For the entries below, repeat exactly each line starting with the one that contains "yosys warns = 0" and going on through the one that contains "Worst Hold Class = flip-flop to flip-flop", and no others.

———

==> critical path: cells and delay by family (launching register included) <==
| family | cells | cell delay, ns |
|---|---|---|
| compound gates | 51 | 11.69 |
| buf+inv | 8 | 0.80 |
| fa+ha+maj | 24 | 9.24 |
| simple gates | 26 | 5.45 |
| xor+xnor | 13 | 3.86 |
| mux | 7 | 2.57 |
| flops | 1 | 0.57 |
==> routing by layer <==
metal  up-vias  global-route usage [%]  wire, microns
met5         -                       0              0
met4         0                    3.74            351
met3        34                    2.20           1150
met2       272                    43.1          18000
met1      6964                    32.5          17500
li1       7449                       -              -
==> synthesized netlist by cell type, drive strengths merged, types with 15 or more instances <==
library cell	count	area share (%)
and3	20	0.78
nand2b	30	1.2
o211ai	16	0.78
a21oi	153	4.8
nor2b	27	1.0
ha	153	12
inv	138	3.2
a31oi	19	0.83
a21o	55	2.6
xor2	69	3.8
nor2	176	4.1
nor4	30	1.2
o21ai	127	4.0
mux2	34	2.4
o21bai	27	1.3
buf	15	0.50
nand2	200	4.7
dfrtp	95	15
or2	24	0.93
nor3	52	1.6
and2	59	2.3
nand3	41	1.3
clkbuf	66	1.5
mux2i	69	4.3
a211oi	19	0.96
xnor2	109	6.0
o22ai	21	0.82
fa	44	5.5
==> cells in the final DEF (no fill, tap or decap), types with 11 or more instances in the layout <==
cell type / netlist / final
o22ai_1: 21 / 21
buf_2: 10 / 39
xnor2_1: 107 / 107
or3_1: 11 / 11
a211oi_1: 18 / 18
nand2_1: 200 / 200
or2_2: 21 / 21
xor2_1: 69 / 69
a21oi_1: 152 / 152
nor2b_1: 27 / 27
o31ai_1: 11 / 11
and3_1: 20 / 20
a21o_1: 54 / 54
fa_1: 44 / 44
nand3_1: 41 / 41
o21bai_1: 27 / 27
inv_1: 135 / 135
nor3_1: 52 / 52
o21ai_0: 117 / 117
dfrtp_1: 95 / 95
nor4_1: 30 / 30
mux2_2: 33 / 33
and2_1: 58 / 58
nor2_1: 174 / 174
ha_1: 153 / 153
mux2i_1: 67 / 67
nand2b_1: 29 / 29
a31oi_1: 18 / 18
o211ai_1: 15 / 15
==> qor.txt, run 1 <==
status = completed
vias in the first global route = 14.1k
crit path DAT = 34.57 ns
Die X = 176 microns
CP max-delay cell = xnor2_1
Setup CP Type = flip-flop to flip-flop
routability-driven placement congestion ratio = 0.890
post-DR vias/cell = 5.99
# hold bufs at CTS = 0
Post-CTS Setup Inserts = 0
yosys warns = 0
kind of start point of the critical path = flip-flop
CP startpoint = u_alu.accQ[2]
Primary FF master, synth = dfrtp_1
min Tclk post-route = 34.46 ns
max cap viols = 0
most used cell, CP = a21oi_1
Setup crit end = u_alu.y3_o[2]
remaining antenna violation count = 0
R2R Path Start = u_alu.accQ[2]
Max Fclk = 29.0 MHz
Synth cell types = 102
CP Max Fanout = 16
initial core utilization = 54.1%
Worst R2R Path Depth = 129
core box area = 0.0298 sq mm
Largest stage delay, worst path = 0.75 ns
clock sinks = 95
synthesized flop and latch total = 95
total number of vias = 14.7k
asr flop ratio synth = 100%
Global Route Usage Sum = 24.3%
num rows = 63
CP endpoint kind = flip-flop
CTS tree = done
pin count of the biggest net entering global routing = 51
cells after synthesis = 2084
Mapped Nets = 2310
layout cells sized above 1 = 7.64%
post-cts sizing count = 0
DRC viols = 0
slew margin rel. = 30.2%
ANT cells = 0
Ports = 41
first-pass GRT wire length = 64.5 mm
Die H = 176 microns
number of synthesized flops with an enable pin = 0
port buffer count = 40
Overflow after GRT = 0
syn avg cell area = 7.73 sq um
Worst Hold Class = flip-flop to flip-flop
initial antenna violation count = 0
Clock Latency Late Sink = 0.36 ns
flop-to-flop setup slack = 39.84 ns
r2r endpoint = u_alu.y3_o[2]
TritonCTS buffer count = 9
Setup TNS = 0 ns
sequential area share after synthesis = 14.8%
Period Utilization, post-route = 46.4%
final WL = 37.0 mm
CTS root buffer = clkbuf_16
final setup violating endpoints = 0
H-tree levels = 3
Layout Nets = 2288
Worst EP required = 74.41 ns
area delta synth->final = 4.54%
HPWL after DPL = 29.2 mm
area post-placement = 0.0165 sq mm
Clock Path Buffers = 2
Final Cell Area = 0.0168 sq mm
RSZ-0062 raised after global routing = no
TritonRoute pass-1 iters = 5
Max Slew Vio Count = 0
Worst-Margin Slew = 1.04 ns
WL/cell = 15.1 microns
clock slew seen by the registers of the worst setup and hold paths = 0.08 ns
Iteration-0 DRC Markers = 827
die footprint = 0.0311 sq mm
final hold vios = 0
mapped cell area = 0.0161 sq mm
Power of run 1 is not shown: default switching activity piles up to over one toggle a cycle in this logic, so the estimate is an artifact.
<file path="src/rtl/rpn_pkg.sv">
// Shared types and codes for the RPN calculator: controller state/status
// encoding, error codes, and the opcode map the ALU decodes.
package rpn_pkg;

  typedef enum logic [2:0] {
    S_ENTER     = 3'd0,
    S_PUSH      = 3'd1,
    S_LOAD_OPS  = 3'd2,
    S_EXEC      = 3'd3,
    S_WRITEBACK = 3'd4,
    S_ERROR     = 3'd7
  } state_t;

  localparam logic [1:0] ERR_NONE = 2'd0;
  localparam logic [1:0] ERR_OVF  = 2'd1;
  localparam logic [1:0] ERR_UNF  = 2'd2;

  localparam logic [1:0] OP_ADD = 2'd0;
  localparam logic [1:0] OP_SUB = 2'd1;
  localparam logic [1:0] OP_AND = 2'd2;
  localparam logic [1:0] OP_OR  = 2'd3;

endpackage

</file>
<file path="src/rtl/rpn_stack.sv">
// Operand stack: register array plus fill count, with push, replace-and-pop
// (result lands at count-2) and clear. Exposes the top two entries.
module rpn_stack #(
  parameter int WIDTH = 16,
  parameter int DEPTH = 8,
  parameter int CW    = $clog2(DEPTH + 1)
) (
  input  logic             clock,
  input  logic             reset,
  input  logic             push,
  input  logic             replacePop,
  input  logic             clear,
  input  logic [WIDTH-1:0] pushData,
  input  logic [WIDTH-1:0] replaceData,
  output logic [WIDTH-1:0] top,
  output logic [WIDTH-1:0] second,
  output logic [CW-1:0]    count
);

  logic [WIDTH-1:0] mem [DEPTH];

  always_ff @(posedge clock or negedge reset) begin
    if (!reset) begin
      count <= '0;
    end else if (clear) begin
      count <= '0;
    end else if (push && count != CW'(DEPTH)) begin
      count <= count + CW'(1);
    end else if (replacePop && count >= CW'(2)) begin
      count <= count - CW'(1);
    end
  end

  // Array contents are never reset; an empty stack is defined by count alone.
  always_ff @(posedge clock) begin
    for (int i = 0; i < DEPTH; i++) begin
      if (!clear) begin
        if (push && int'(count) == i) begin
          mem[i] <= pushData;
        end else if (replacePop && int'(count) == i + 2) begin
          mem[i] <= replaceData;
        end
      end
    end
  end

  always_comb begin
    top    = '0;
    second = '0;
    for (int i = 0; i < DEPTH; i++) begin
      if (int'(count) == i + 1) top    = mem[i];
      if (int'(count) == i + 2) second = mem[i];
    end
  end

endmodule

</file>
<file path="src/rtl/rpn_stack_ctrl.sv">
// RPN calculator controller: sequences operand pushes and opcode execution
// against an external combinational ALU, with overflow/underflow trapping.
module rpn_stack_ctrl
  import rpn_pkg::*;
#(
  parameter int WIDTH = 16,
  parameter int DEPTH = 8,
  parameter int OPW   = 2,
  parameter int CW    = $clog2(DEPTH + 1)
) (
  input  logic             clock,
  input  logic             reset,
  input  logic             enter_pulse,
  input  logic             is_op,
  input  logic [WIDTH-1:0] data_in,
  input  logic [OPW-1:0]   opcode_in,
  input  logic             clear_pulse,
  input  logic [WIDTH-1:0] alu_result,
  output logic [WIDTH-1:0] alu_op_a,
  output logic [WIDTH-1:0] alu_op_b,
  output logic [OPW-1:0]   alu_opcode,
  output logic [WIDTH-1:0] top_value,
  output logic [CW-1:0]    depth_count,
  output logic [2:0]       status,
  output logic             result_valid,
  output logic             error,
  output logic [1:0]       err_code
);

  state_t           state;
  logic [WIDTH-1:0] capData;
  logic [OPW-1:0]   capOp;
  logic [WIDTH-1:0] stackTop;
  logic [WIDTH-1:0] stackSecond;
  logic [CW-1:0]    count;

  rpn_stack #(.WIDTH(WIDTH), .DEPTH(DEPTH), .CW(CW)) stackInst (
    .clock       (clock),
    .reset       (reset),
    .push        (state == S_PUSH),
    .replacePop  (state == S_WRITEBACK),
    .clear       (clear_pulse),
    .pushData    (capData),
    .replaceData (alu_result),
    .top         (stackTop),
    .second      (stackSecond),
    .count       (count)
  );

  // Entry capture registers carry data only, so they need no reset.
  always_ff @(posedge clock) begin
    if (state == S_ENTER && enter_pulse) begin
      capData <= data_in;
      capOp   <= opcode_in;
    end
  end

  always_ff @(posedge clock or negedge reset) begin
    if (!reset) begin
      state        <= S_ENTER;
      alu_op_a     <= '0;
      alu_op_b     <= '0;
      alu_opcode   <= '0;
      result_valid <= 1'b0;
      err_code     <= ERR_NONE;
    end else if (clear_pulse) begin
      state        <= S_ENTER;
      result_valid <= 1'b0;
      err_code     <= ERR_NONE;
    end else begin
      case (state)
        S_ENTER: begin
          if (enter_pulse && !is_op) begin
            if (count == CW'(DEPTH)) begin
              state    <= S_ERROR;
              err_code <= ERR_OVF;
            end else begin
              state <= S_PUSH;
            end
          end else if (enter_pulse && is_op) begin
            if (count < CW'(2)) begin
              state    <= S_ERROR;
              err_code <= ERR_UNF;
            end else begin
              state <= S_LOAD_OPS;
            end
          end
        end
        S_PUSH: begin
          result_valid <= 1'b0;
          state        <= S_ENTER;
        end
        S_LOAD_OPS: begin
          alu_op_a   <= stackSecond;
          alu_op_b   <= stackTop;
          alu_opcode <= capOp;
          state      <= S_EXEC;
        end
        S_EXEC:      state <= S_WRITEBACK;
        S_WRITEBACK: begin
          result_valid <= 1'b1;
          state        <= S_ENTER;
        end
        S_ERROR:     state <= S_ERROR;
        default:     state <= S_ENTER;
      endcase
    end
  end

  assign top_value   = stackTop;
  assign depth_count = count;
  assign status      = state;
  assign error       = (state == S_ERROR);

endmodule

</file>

———

» **Solution to this task**:
yosys warns = 0
kind of start point of the critical path = flip-flop
CP startpoint = u_alu.accQ[2]
Primary FF master, synth = dfrtp_1
min Tclk post-route = 34.46 ns
max cap viols = 0
most used cell, CP = a21oi_1
Setup crit end = u_alu.y3_o[2]
remaining antenna violation count = 0
R2R Path Start = u_alu.accQ[2]
Max Fclk = 29.0 MHz
Synth cell types = 102
CP Max Fanout = 16
initial core utilization = 54.1%
Worst R2R Path Depth = 129
core box area = 0.0298 sq mm
Largest stage delay, worst path = 0.75 ns
clock sinks = 95
synthesized flop and latch total = 95
total number of vias = 14.7k
asr flop ratio synth = 100%
Global Route Usage Sum = 24.3%
num rows = 63
CP endpoint kind = flip-flop
CTS tree = done
pin count of the biggest net entering global routing = 51
cells after synthesis = 2084
Mapped Nets = 2310
layout cells sized above 1 = 7.64%
post-cts sizing count = 0
DRC viols = 0
slew margin rel. = 30.2%
ANT cells = 0
Ports = 41
first-pass GRT wire length = 64.5 mm
Die H = 176 microns
number of synthesized flops with an enable pin = 0
port buffer count = 40
Overflow after GRT = 0
syn avg cell area = 7.73 sq um
Worst Hold Class = flip-flop to flip-flop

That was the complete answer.